This is all part of the adventure and the transition to a better lifestyle abroad.

Therefore, rent. Don’t buy.

Realize you might have to rent several times before you make a final decision where to set your nest abroad. Thus, don’t be rash.

Why Take Your Time?

There is so much to clear through first before you decide to buy. From financial and legal matters to architectural and styling choices. Don’t be in a rush.

Transition quickly to get there. But once there, don’t rush to set roots in a place you’ve yet to come to know well. Meet the neighbors, then decide.

You might realize you’d prefer elsewhere and will be able quickly to move there next without dragging a house ownership headache with you down the way.

By contrast, don’t leave without having started a solopreneur project to make you location-independent regarding your income. The last concern you ever wish to have abroad, believe me, is monetary worry.

Even if you were choosing to move to a First World-type of economy, you may face restrictions as a foreigner, both legally and culturally. Some countries simply won’t let you work.

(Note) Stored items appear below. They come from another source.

<file path="src/rtl/core/ttt_pkg.sv">
// Shared types and constants for the timed trigger table.
// Item structs, per-cell entry and control structs, mode codes, FSM states.
// No dependencies.
`timescale 1ns / 1ps
`default_nettype none

package ttt_pkg;

  localparam int TABLE_DEPTH_DEF = 16;

  localparam logic [1:0] MODE_TICK    = 2'd0;
  localparam logic [1:0] MODE_ADD     = 2'd1;
  localparam logic [1:0] MODE_RESTART = 2'd2;

  typedef struct packed {
    logic [1:0]  mode;
    logic [31:0] now_ms;
    logic [31:0] due_time;
    logic [31:0] period;
    logic [7:0]  tag;
  } in_t;

  typedef struct packed {
    logic       fired;
    logic [7:0] fired_tag;
    logic       add_rejected;
  } out_t;

  // One table slot as held in a cell
  typedef struct packed {
    logic        occ;
    logic [31:0] due;
    logic [31:0] period;
    logic [7:0]  tag;
  } entry_t;

  typedef struct packed {
    logic add;
    logic fire;
  } cell_ctl_t;

  typedef enum logic [1:0] {
    ST_IDLE,
    ST_EVAL,
    ST_RESOLVE
  } state_t;

endpackage

`default_nettype wire

</file>
<file path="src/rtl/core/ttt_cell.sv">
// One slot of the trigger table chain: holds an entry, checks it against
// the elapsed time and passes priority, shift and tag along the row.
// Depends on ttt_pkg.
`timescale 1ns / 1ps
`default_nettype none

module ttt_cell (
  input  wire                 clk,
  input  wire                 rst_n,
  input  ttt_pkg::cell_ctl_t  ctl,
  input  wire  [31:0]         elapsed,
  input  ttt_pkg::in_t        add_item,
  input  wire                 prev_occ,
  input  wire                 seen_in,
  input  wire                 shift_in,
  input  wire  [7:0]          tag_in,
  input  ttt_pkg::entry_t     next_ent,
  output ttt_pkg::entry_t     ent,
  output logic                seen_out,
  output logic                shift_out,
  output logic [7:0]          tag_out
);

  logic            occ_r, occ_nxt;
  logic [31:0]     due_r, due_nxt;
  logic [31:0]     period_r, period_nxt;
  logic [7:0]      tag_r, tag_nxt;
  logic            hit_r;
  logic            first;
  logic            one_shot;

  // first due entry in table order
  assign first     = hit_r & ~seen_in;
  assign one_shot  = (period_r == 32'd0);
  assign seen_out  = seen_in | hit_r;
  assign shift_out = shift_in | (first & one_shot);
  assign tag_out   = tag_in | (first ? tag_r : 8'd0);

  assign ent = '{occ: occ_r, due: due_r, period: period_r, tag: tag_r};

  always_comb begin
    occ_nxt    = occ_r;
    due_nxt    = due_r;
    period_nxt = period_r;
    tag_nxt    = tag_r;
    if (ctl.add && !occ_r && prev_occ) begin
      occ_nxt    = 1'b1;
      due_nxt    = add_item.due_time;
      period_nxt = add_item.period;
      tag_nxt    = add_item.tag;
    end else if (ctl.fire) begin
      if (shift_out) begin
        // close up: take the neighbor's entry
        occ_nxt    = next_ent.occ;
        due_nxt    = next_ent.due;
        period_nxt = next_ent.period;
        tag_nxt    = next_ent.tag;
      end else if (first) begin
        due_nxt = due_r + period_r;
      end
    end
  end

  always_ff @(posedge clk) begin
    if (!rst_n) begin
      occ_r <= 1'b0;
    end else begin
      occ_r <= occ_nxt;
    end
  end

  always_ff @(posedge clk) begin
    due_r    <= due_nxt;
    period_r <= period_nxt;
    tag_r    <= tag_nxt;
    hit_r    <= occ_r && (due_r <= elapsed);
  end

endmodule

`default_nettype wire

</file>
<file path="config.mk">
export PLATFORM = sky130hd
export DESIGN_NAME = ttt_cell
export DESIGN_NICKNAME = d
export VERILOG_FILES = /design/src/rtl/core/ttt_pkg.sv /design/src/rtl/core/ttt_cell.sv
export SDC_FILE = /design/constraint.sdc
export NUM_CORES = 1
export LEC_CHECK = 0
export ABC_AREA = 1
export BUFFER_PORTS_ARGS = -buffer_cell sky130_fd_sc_hd__buf_2
export CAP_MARGIN = 20
export CELL_PAD_IN_SITES_DETAIL_PLACEMENT = 0
export CELL_PAD_IN_SITES_GLOBAL_PLACEMENT = 1
export CORE_ASPECT_RATIO = 0.9
export CORE_MARGIN = 3
export CORE_UTILIZATION = 32
export DETAILED_ROUTE_END_ITERATION = 7
export PLACE_DENSITY = 0.91
export SLEW_MARGIN = 20
export SYNTH_ARGS = -nofsm -noshare
export SYNTH_HDL_FRONTEND = slang
export SYNTH_SLANG_ARGS = --single-unit
</file>
<file path="constraint.sdc">
create_clock -name clk -period 3.1 [get_ports clk]
set_input_delay 0 -clock clk [delete_from_list [all_inputs] [get_ports clk]]
set_output_delay 0 -clock clk [all_outputs]
set_load 0.01 [all_outputs]
</file>
## Word level (Yosys, flattened, before mapping)

Cells that the tools add are included.

| cells by class | value |
|---|---|
| $add $sub $neg | 1 |
| $mul | 0 |
| divide/modulo/power cells | 0 |
| order comparisons | 1 |
| equality and inequality tests | 0 |
| shifts and indexed selects | 0 |
| mux-type cells | 14 |
| bitwise logic cells | 6 |
| reduce and logical (&&, ||, !) cells | 10 |

Operators by type and width:

| kind | number |
|---|---|
| 2-to-1 mux 32 bit | 7 |
| adder 32 bit | 1 |
| less-or-equal comparator 32 bit | 1 |
| zero test 32 bit | 1 |
| 2-to-1 mux 8 bit | 4 |
| bitwise OR 8 bit | 1 |
| AND reduction 2 bit | 2 |
| nonzero test 2 bit | 2 |
| logical AND 1 bit | 3 |
| 2-to-1 mux 1 bit | 3 |
| nonzero test 3 bit | 1 |
| AND 1 bit | 2 |
| bitwise OR 1 bit | 2 |
| zero test 1 bit | 1 |
| inverter 1 bit | 1 |

| word-level totals | value |
|---|---|
| register bits | 74 |
| latch bits | 0 |
| bits in writable memories | 0 |
| memory bits (read-only) | 0 |
| bits of input ports | 226 |
| output and inout port bits | 83 |
| memories kept | 0 |

## Logic depth before layout (Yosys ltp)

Gate-level depths: netlist (run 1).

| logic depth | value |
|---|---|
| depth after elaboration | 7 |
| depth in mapped cells | 13 |
| gate-level depth less buffers | 13 |

## Worst setup path after synthesis (run 1)

No wires, ideal clock.

| timing path | value |
|---|---|
| path kind | flip-flop to flip-flop |
| start | register period_r[26] |
| end | register period_r[0] (enable) |
| data arrival time | 1,969 ps |
| data required time | 2,705 ps |
| slack | 736 ps |
| stages on the path, launching flop included | 10 |
| period minus slack after synthesis | 2,364 ps |
| cells stage by stage | edfxtp_1 -> nor2_1 -> nand2_1 -> nor2_1 -> nand3_1 -> nor2_2 -> nand2_2 -> nand2_4 -> a21oi_1 -> inv_1 |

| on the way | value |
|---|---|
| cells in the longest elaborated chain, start to end | 5 |

Ends and longest elaborated chain:

| element | RTL line | source |
|---|---|---|
| from (decl) | ttt_cell.sv:26 | `logic [31:0] period_r, period_nxt;` |
| from (signal assigned) | ttt_cell.sv:74 | `period_r <= period_nxt;` |
| zero test 32 bit | ttt_cell.sv:34 | `assign one_shot = (period_r == 32'd0);` |
| AND 1 bit | ttt_cell.sv:36 | `assign shift_out = shift_in \| (first & one_shot);` |
| bitwise OR 1 bit | ttt_cell.sv:36 |  |
| nonzero test 2 bit (no source line) | - |  |
| AND reduction 2 bit (no source line) | - |  |

No other way between the ends.
A chain may end at the register's enable or synchronous reset.

## Final worst setup path (run 1)

| timing path | value |
|---|---|
| start | register occ_r |
| end | register occ_r |

| on the way | value |
|---|---|
| cells in the longest elaborated chain, start to end | 5 |
| elaborated cells between the ends (all ways) | 7 |

Ends and longest elaborated chain:

| element | RTL line | source |
|---|---|---|
| from (decl) | ttt_cell.sv:24 | `logic occ_r, occ_nxt;` |
| from (signal assigned) | ttt_cell.sv:68 | `occ_r <= occ_nxt;` |
| zero test 1 bit (*) | ttt_cell.sv:46 | `if (ctl.add && !occ_r && prev_occ) begin` |
| logical AND 1 bit (*) (2 in a row) | ttt_cell.sv:46 |  |
| nonzero test 2 bit (no source line) | - |  |
| AND reduction 2 bit (no source line) | - |  |

Mark *: on every way between the ends. The rest lies on a longest branch, timed or not.

==> results.yml, run 1 <==
run_status:
  status: "complete, no violations"
min_path:
  hp-class: "input pin to flip-flop"
sta:
  setup_slack_ns: 0.234
  setup_viol: 0
  maxSlewViolCount: 0
  finClkSkew_ns: 0.00875
  relSlewSlack: 0.366
  timing.final.crit_share: 0.924
  max_freq_mhz: 349
  tns_ns: 0
  tightest_slew_ns: 0.951
  finalHoldViolCount: 0
  rsz0062_at_grt: "false"
  fin_crit_ns: 2.87
  holdWs_ns: 0.0153
power_and_ir_drop:
  power.switching_w: 0.00169
  p_int_w: 0.00266
  p_comb_frac: 0.431
  swShare: 0.389
  vdd_drop_max_mv: 0.281
  p_leak_nw: 5.50
  p_seq_frac: 0.318
  pwr_density_cell_nw_per_um2: 437
  power.total_w: 0.00435
  p_clk_frac: 0.251
route:
  vias: 8004
  drt_wl_total_um: 26400
  wl_per_cell_um: 15.3
  ant_nets: 0
  via_per_inst: 4.65
  drc: 0
  dr.first_iter.drc_count: 494
  drtPass1Iterations: 5
synth:
  synth_top_family_by_area: "simple AND/OR/NAND/NOR gates"
  synth-seq-cells: 74
  yosys.cell_types.count: 33
  syn-instance-count: 1050
  synth_edf_count: 72
  synthArstFlopShare: 0
  synth-seq-area-share: 0.322
  syn_area_per_cell_um2: 6.52
  syn-num-nets: 1340
  ys_warn_count: 0
  synthXorXnorAreaFrac: 0.0192
  muxShareOfSynthArea: 0
  ys_dominant_reg_cell: "edfxtp_1"
  synthAdderAreaFrac: 0.118
  synth_area_um2: 6850
  synth_compound_area_frac: 0.0678
  synth-simple-area-share: 0.368
grt:
  grt_overflow: 0
  track_usage: 0.221
  grt_pass1_wl_um: 39900
  grt_antenna_before_repair: 1
  grt_max_degree: 93
  grt_pass1_vias: 7773
cts:
  cts_setup_buffers: 0
  htree_levels: 3
  clkLatencyLatePin_ns: 0.34
  cts_buffers: 9
  root_buffer: "clkbuf_16"
  cts_tree: "done"
  cts_sinks: 74
  clk_pin_slew_ns: 0.07
  cts_buffer_depth: 2
cells_and_area:
  final_common_cell: "nand2_1"
  final_cell_mix: "446 x nand2_1, 274 x buf_2, 156 x inv_1, 112 x dlygate4sd3_1, 109 x nor2_1"
  final_cell_area_um2: 9960
  seqCellArea_um2: 2200
  fin_nets: 1721
  drive_above_1_share: 0.214
  area_delta_synth_final_pct: 45.4
  multi_input_area_um2: 3940
  fill_cells: 2169
critical_path:
  path_class: "flip-flop to flip-flop"
  cp_slowest_cell: "buf_4"
  cp_slowest_stage_delay_ns: 0.72
  crit_path_end_kind: "flip-flop"
  crit_required_ns: 3.39
  path_cells: "inv_1 -> nand3_2 -> inv_2 -> buf_4 -> nor2_1 -> nand3_1 -> nand2_1 -> dlygate4sd3_1 -> a21oi_1 -> dlygate4sd3_1"
  cp.buffers_inverters: 5
  crit_family: "buffers and inverters"
  crit_fanout: 92
  cpMostUsedCell: "dlygate4sd3_1"
  cp-start-kind: "flip-flop"
  critical_path_arrival_ns: 3.15
place:
  port_buffers: 274
  dpl.hpwl_um: 20300
  gp_congestion: 0.925
  place_ws_ns: 0.638
  postPlaceCellArea_um2: 8530
floorplanning:
  io_pins: 309
  start_util: 0.328
  die_h_um: 145
  die_w_um: 160
  core_um2: 20900
  rows: 50
  die_area_um2: 23200
flow_run:
  drv_cap: 0
-- state kept, by name (all words and copies together) (netlist names) --
register and flops:
hit_r 1, occ_r 1, period_r 32, due_r 32
tag_r 8
-- through the flow --
| step | utilization | cells |
|---|---|---|
| after global placement | 0.408 | 1594 |
| after floorplan | - | 1050 |
| after detailed placement | 0.408 | 1594 |
| after global routing | 0.477 | 1723 |
| final | 0.477 | 1723 |
| after CTS | 0.476 | 1722 |
-- Yosys cell counts, types with 7 or more instances --
cell      number  area share
nand2_1      446        0.24
inv_1        158       0.087
nor2_1       109       0.060
edfxtp_1      72        0.32
ha_1          63        0.12
a21oi_1       56       0.041
nand3_1       52       0.038
buf_2         12      0.0088
xor2_1        10       0.013
a21o_1         9      0.0099
nand4_1        9      0.0082
o21ai_0        7      0.0051
-- power by group through the flow --
stage | clock network [W] | registers, W | logic, W
after floorplan | 0 | 0.00141 | 0.00108
after global placement | 0 | 0.00140 | 0.00169
after detailed placement | 0 | 0.00140 | 0.00171
after CTS | 0.00111 | 0.00138 | 0.00186
after global routing | 0.00115 | 0.00139 | 0.00212
final | 0.00109 | 0.00138 | 0.00188
-- final timing paths --
path | end | cells after the start | slack [ns] | from
worst max-delay path | occ_r$_SDFFE_PN0P_ | 10 | 0.23 | occ_r$_SDFFE_PN0P_
worst min-delay path | due_r[1]$_DFFE_PP_ | 3 | 0.02 | add_item[41]
worst max register to register | occ_r$_SDFFE_PN0P_ | 10 | 0.23 | occ_r$_SDFFE_PN0P_
worst min register to register | hit_r$_DFF_P_ | 2 | 0.57 | occ_r$_SDFFE_PN0P_
-- cell type report --
class,instances,area share
Inverter,158,0.0596
Tap cell,286,0.0359
Multi-Input combinational cell,796,0.395
Clock buffer,9,0.0226
Timing Repair Buffer,392,0.257
Clock inverter,7,0.00767
Antenna cell,1,0.000251
Sequential cell,74,0.221
-- routing by layer --
| layer | wire length [um] | vias to the layer above | track usage | part of all wire |
|---|---|---|---|---|
| li1 | - | 4055 | - | - |
| met1 | 10900 | 3586 | 0.276 | 0.42 |
| met2 | 12900 | 320 | 0.393 | 0.49 |
| met3 | 1820 | 43 | 0.0353 | 0.069 |
| met4 | 673 | 0 | 0.0726 | 0.026 |
| met5 | 0 | - | 0 | 0 |
-- repair_timing --
action                    in CTS  in global routing
hold buffers                 112                  0
hold endpoints to repair      70                  0
gates resized for setup        0                  0
-- worst reg2reg max path, stage by stage, from the launching register on --
cell	delay (ns)
dfxtp_1	0.31
inv_1	0.14
nand3_2	0.10
inv_2	0.07
buf_4	0.72
nor2_1	0.10
nand3_1	0.12
nand2_1	0.05
dlygate4sd3_1	0.54
a21oi_1	0.11
dlygate4sd3_1	0.55
-- cell families after synthesis --
family,count (synthesis)
buf+inv,180
flops,74
simple gates,634
xor+xnor,15
fa+ha+maj,64
compound gates,83
Note: power is estimated with default switching activity, not from simulation.
==> inputs of run 2 (changes only) <==
--- a/config.mk
+++ b/config.mk
@@ -12,9 +12,9 @@
 export CELL_PAD_IN_SITES_GLOBAL_PLACEMENT = 1
 export CORE_ASPECT_RATIO = 0.9
 export CORE_MARGIN = 3
-export CORE_UTILIZATION = 32
+export CORE_UTILIZATION = 35
 export DETAILED_ROUTE_END_ITERATION = 7
-export PLACE_DENSITY = 0.91
+export PLACE_DENSITY = 0.95
 export SLEW_MARGIN = 20
 export SYNTH_ARGS = -nofsm -noshare
 export SYNTH_HDL_FRONTEND = slang
==> constraint.sdc (replaced) <==
create_clock -name clk -period 3.3 [get_ports clk]
set_input_delay 0 -clock clk [delete_from_list [all_inputs] [get_ports clk]]
set_output_delay 0 -clock clk [all_outputs]
set_load 0.01 [all_outputs]
==> run 2 against run 1 <==
Clock-buffer cell count unchanged. Utilization grew 5.2 points. Register-to-register slack better by 0.25 ns. Critical path depth is the same. Sequential share of layout area barely moved. Via count fell by 0.40%. Sequential power decreased by 7%. Clock skew grew 0.0062 ns. Non-clock buffer count increased by 3. Critical path type unchanged. Critical endpoint is now due_r[8]$_DFFE_PP_. Highest routed layer unchanged.
==> results.yml, run 2 (synthesis results as in run 1) <==
run_status:
  status: "complete, no violations"
place:
  port_buffers: 274
  placed_cells: 1556
  gp_congestion: 0.940
  dpl.hpwl_um: 20600
  place_ws_ns: 0.776
sta:
  tightest_slew_ns: 0.643
  timing.final.crit_share: 0.852
  finClkSkew_ns: 0.0150
  tns_ns: 0
  fin_crit_ns: 2.81
  rsz0062_at_grt: "false"
  maxSlewViolCount: 0
  max_freq_mhz: 356
  finalHoldViolCount: 0
  setup_viol: 0
  relSlewSlack: 0.568
  setup_slack_ns: 0.489
critical_path:
  critical_path_arrival_ns: 2.91
  path_class: "flip-flop to flip-flop"
  cp-start-kind: "flip-flop"
  crit_path_end_kind: "flip-flop"
  reg2reg_depth: 10
  crit_required_ns: 3.40
  crit_fanout: 4
route:
  drc: 0
  wl_per_cell_um: 15.5
  vias: 7972
  drt_wl_total_um: 26100
  via_per_inst: 4.73
  drtPass1Iterations: 5
  ant_nets: 0
  dr.first_iter.drc_count: 440
cells_and_area:
  finalCoreUtilization: 0.528
  top_regs: "due_r (32), period_r (32), tag_r (8)"
  final_cell_mix: "446 x nand2_1, 274 x buf_2, 157 x inv_1, 112 x dlygate4sd3_1, 109 x nor2_1"
  fin_cells: 1686
  fin_nets: 1724
  final_common_cell: "nand2_1"
  drive_above_1_share: 0.216
  fill_cells: 1842
  area_delta_synth_final_pct: 45.1
floorplanning:
  core_um2: 18800
  start_util: 0.364
  io_pins: 309
  die_h_um: 139
  die_w_um: 153
  die_area_um2: 21300
  rows: 47
cts:
  cts_buffer_depth: 2
  ctsResizeCount: 0
  root_buffer: "clkbuf_16"
  cts_tree: "done"
  htree_levels: 3
  cts_buffers: 9
  cts_sinks: 74
  clkLatencyLatePin_ns: 0.35
  clk_pin_slew_ns: 0.07
min_path:
  hp-class: "input pin to flip-flop"
  hold_path_depth: 3
power_and_ir_drop:
  pwr_density_cell_nw_per_um2: 415
  p_leak_nw: 5.52
  power.total_w: 0.00412
  vdd_drop_max_mv: 0.285
grt:
  grt_overflow: 0
  grt_antenna_before_repair: 2
  grt_pass1_wl_um: 40500
  grt_max_degree: 56
  track_usage: 0.238
  grt_pass1_vias: 7893
flow_run:
  drv_cap: 0
==> run 2: cell count changes in the layout (fill, tap and decap cells not counted) <==
cell        change
diode_2         +1
buf_4           +3
inv_6           +1
clkinvlp_4      -1
inv_1           +1
clkinv_2        -1
inv_8           +1
clkinv_1        -1
==> run 2: path summary, 6_finish.rpt <==
check                              from            endpoint  slack [ns]
setup / recovery  period_r[0]$_DFFE_PP_  due_r[8]$_DFFE_PP_        0.49
hold / removal             next_ent[43]  due_r[3]$_DFFE_PP_        0.01
setup reg to reg  period_r[0]$_DFFE_PP_  due_r[8]$_DFFE_PP_        0.49
hold reg to reg      occ_r$_SDFFE_PN0P_       hit_r$_DFF_P_        0.54
==> run 2: per-stage QoR <==
step | hold slack, ns | instance area (um^2)
global placement | 0.236 | 8500
finish | 0.0117 | 9940
detailed placement | 0.247 | 8500
CTS | 0.00239 | 9930
floorplan | 0.102 | 6850
global route | 0.0299 | 9940
==> run 2: power breakdown <==
part	internal [W]	switching (W)	total [W]
clock	0.000601	0.000456	0.00106
combinational	0.000733	0.00104	0.00177
sequential	0.00118	0.000112	0.00129
total	0.00252	0.00161	0.00412
==> run 2: cell type report <==
cell class	count	area (um^2)	share of cell area
Antenna cell	2	5.00	0.000504
Clock buffer	9	225	0.0227
Clock inverter	7	83.8	0.00844
Inverter	158	593	0.0597
Multi-Input combinational cell	796	3940	0.396
Sequential cell	74	2200	0.222
Tap cell	245	307	0.0308
Timing Repair Buffer	395	2580	0.260
==> run 2: what timing repair did <==
| action | CTS | global route |
|---|---|---|
| hold buffers | 112 | 0 |
| buffers inserted | 0 | 0 |
| hold endpoints to repair | 69 | 0 |
==> run 2: layer usage <==
layer / global-route usage / vias to the layer above / part of all wire
li1: - / 4070 / -
met3: 0.0374 / 40 / 0.063
met2: 0.411 / 259 / 0.48
met5: 0 / - / 0
met4: 0.0846 / 0 / 0.027
met1: 0.303 / 3603 / 0.43
==> run 2: worst max-delay path: stages (launching register included) <==
cell and delay [ns]:
edfxtp_1 0.45, ha_1 0.30, fa_1 0.47, nand3_1 0.12, nand3_1 0.15, nand2_1 0.12
nand2_1 0.09, xor2_1 0.15, nand2_1 0.08, a21oi_1 0.06, dlygate4sd3_1 0.56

You may be able to start a local business to employ nationals in it, but you won’t be able to practice as a professional employee yourself against local competitors unless you become a citizen. And you never know how challenging it may be to launch something abroad.

In some cultures, foreigners are honored guests especially if they have financial means to pay for what locally may be deemed to be luxury products and services. But if you arrive to ask locals for a job, you may be seen more like a threat than a blessing.

Instead, have your income follow after you regardless where you decide to live on Earth. Have an online business that generates proceeds with you and moves with your own migration patterns. This offers you true freedom.

Start it well before you decide to move abroad to rent your housing first, rather than purchase it outright.